▶ [Task item]
Wherever a line in the records below contains "instances", copy that line.

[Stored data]
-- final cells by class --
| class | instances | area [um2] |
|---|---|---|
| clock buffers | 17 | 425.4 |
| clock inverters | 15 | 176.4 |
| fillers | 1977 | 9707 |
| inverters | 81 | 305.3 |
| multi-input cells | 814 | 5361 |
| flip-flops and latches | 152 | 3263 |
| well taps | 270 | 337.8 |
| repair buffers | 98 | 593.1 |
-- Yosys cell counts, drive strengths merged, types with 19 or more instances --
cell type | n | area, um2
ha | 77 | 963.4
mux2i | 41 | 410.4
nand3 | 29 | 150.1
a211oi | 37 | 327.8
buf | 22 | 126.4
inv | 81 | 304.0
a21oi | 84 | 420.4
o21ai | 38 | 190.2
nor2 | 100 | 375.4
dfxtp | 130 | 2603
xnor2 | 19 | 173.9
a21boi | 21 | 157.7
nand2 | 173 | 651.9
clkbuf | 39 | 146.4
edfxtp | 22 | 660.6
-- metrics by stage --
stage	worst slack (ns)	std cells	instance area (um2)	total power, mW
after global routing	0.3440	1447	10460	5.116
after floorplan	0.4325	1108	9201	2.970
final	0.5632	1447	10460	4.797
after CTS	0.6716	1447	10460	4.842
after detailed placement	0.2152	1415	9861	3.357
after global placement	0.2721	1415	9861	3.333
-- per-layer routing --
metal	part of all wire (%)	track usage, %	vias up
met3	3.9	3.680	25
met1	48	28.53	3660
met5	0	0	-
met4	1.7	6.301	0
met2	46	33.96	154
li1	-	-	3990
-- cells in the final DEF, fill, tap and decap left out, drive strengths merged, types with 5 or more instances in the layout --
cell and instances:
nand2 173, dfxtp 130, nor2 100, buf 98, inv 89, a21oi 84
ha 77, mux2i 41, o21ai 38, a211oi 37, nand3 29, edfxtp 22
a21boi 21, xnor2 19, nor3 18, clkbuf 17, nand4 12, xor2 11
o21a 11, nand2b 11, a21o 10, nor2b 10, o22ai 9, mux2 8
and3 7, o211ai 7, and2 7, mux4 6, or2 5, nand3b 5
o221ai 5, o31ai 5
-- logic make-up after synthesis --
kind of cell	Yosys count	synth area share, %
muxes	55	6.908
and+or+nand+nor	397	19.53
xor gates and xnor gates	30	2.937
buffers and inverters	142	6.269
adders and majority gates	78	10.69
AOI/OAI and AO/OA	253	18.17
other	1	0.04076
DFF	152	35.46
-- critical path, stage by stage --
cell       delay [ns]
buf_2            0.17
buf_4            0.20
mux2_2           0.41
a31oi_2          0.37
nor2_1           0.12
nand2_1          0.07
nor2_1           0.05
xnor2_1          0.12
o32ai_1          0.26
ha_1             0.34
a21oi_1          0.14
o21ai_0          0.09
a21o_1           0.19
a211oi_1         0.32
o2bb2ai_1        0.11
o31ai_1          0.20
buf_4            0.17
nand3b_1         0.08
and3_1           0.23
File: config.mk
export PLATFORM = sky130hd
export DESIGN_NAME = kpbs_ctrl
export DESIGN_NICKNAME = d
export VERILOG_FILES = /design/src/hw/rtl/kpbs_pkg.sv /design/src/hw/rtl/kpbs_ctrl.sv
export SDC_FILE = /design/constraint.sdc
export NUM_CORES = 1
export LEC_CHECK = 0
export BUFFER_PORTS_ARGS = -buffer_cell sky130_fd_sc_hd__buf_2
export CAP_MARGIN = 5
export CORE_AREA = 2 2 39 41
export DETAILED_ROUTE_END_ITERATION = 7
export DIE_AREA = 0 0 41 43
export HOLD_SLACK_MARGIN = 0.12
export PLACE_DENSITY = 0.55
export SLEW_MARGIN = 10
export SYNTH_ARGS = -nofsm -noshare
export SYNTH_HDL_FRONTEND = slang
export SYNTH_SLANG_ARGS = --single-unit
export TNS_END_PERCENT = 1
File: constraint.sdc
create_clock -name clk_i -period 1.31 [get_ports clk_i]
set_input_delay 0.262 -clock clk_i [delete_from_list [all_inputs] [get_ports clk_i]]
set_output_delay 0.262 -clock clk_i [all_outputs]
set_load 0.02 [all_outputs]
---
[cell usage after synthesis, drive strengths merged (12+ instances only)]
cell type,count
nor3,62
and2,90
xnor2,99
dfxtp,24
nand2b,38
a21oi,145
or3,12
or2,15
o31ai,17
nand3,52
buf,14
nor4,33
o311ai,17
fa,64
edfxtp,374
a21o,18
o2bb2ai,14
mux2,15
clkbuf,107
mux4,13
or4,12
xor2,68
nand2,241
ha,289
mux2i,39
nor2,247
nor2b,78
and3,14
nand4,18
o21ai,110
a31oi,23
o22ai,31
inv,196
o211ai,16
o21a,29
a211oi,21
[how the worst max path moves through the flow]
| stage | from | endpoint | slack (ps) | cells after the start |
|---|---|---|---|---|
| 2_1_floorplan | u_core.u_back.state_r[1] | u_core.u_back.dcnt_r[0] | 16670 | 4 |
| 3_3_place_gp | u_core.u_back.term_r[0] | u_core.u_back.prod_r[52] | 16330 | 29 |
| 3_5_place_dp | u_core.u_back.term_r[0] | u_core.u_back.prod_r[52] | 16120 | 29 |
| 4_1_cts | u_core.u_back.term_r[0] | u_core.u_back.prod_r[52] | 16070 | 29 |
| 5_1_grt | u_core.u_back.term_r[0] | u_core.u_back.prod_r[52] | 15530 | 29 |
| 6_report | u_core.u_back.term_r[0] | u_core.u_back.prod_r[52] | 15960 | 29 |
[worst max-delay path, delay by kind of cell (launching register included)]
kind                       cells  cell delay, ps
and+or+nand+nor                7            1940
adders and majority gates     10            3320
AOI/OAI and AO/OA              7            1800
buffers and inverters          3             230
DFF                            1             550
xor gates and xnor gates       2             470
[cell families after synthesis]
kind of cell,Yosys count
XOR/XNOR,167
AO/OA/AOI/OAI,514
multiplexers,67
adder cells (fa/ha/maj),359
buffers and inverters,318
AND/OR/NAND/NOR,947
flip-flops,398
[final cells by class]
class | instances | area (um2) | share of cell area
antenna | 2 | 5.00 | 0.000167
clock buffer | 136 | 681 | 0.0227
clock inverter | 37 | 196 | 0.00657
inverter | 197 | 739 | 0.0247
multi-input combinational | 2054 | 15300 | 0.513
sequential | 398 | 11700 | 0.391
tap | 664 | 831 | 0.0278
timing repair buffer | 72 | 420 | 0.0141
* * *
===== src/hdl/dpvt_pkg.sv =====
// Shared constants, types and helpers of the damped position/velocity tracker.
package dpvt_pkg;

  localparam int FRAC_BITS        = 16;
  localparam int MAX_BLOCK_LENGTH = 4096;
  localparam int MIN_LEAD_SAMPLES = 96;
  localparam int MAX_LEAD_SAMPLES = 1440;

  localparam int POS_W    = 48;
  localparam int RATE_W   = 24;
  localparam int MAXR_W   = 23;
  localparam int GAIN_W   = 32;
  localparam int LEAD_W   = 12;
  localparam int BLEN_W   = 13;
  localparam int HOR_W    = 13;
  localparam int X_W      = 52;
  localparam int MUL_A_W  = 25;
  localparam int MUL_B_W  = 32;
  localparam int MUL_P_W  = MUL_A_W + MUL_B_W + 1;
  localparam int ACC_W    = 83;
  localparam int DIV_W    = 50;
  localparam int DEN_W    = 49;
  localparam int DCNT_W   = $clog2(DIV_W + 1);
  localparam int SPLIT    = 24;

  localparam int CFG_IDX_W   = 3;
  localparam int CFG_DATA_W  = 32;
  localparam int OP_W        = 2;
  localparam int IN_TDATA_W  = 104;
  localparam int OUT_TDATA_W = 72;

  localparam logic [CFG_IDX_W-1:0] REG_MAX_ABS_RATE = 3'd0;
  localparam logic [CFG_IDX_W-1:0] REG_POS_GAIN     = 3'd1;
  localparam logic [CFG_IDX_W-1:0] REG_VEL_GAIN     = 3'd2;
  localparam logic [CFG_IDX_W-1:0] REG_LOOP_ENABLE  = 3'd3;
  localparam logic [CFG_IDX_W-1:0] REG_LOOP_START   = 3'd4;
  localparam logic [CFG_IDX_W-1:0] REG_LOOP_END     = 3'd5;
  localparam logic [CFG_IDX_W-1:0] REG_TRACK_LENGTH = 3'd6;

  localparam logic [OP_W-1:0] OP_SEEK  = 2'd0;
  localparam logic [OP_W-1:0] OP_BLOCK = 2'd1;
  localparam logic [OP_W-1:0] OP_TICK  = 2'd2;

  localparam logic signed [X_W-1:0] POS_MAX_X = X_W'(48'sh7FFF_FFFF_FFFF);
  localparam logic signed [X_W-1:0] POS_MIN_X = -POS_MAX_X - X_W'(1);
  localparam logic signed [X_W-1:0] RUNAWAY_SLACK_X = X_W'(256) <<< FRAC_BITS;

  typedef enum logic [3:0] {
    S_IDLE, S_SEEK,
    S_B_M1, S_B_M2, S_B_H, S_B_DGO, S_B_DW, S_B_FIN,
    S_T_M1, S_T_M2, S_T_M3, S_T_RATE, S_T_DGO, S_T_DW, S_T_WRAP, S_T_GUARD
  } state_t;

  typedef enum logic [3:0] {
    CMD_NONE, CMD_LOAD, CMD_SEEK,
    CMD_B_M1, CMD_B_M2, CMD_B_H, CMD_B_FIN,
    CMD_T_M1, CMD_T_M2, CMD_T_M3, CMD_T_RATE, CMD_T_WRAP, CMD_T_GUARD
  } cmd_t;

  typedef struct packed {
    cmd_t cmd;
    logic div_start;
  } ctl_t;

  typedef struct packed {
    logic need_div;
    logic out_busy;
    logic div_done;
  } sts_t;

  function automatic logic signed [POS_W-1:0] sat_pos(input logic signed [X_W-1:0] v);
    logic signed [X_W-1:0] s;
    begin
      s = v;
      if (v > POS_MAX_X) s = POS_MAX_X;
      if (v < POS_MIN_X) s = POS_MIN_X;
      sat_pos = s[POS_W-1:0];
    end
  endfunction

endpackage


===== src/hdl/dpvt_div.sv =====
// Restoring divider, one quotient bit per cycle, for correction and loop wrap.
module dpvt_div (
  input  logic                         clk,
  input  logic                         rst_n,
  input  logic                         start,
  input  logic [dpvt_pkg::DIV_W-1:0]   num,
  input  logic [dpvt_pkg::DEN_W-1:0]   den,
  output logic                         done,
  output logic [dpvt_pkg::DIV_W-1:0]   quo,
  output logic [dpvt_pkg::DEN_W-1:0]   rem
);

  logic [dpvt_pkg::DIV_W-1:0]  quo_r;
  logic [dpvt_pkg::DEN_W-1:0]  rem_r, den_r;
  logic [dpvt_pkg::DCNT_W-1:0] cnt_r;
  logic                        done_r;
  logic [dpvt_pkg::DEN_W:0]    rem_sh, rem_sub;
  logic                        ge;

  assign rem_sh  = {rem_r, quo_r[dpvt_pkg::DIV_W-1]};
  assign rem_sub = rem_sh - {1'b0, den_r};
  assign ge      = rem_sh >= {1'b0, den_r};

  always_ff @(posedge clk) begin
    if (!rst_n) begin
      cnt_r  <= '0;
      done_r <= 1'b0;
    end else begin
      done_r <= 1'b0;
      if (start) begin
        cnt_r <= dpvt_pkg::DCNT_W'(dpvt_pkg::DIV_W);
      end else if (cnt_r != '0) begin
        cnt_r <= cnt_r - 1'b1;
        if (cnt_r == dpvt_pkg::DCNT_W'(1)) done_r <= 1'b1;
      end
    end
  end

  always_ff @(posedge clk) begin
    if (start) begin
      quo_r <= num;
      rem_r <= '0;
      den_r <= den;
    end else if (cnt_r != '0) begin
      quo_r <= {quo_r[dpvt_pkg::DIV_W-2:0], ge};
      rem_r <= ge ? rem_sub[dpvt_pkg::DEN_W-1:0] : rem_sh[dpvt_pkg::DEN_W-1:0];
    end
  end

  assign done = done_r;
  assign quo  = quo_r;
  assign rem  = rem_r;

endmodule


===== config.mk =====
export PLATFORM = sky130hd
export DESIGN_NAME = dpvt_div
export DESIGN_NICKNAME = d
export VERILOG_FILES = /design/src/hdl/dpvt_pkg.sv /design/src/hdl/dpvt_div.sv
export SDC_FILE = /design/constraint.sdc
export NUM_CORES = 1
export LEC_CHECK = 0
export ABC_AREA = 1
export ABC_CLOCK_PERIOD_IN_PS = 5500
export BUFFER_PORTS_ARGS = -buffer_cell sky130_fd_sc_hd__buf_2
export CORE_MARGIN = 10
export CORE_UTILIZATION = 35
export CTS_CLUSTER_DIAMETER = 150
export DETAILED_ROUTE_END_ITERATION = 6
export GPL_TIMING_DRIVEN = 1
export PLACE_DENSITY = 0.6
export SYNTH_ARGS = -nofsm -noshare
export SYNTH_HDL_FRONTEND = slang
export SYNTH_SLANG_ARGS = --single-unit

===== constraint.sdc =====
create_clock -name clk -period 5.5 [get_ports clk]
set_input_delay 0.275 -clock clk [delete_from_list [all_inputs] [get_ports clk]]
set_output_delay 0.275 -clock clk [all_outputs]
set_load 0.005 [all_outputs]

▶ [Output]
| class | instances | area [um2] |
-- Yosys cell counts, drive strengths merged, types with 19 or more instances --
-- cells in the final DEF, fill, tap and decap left out, drive strengths merged, types with 5 or more instances in the layout --
cell and instances:
[cell usage after synthesis, drive strengths merged (12+ instances only)]
class | instances | area (um2) | share of cell area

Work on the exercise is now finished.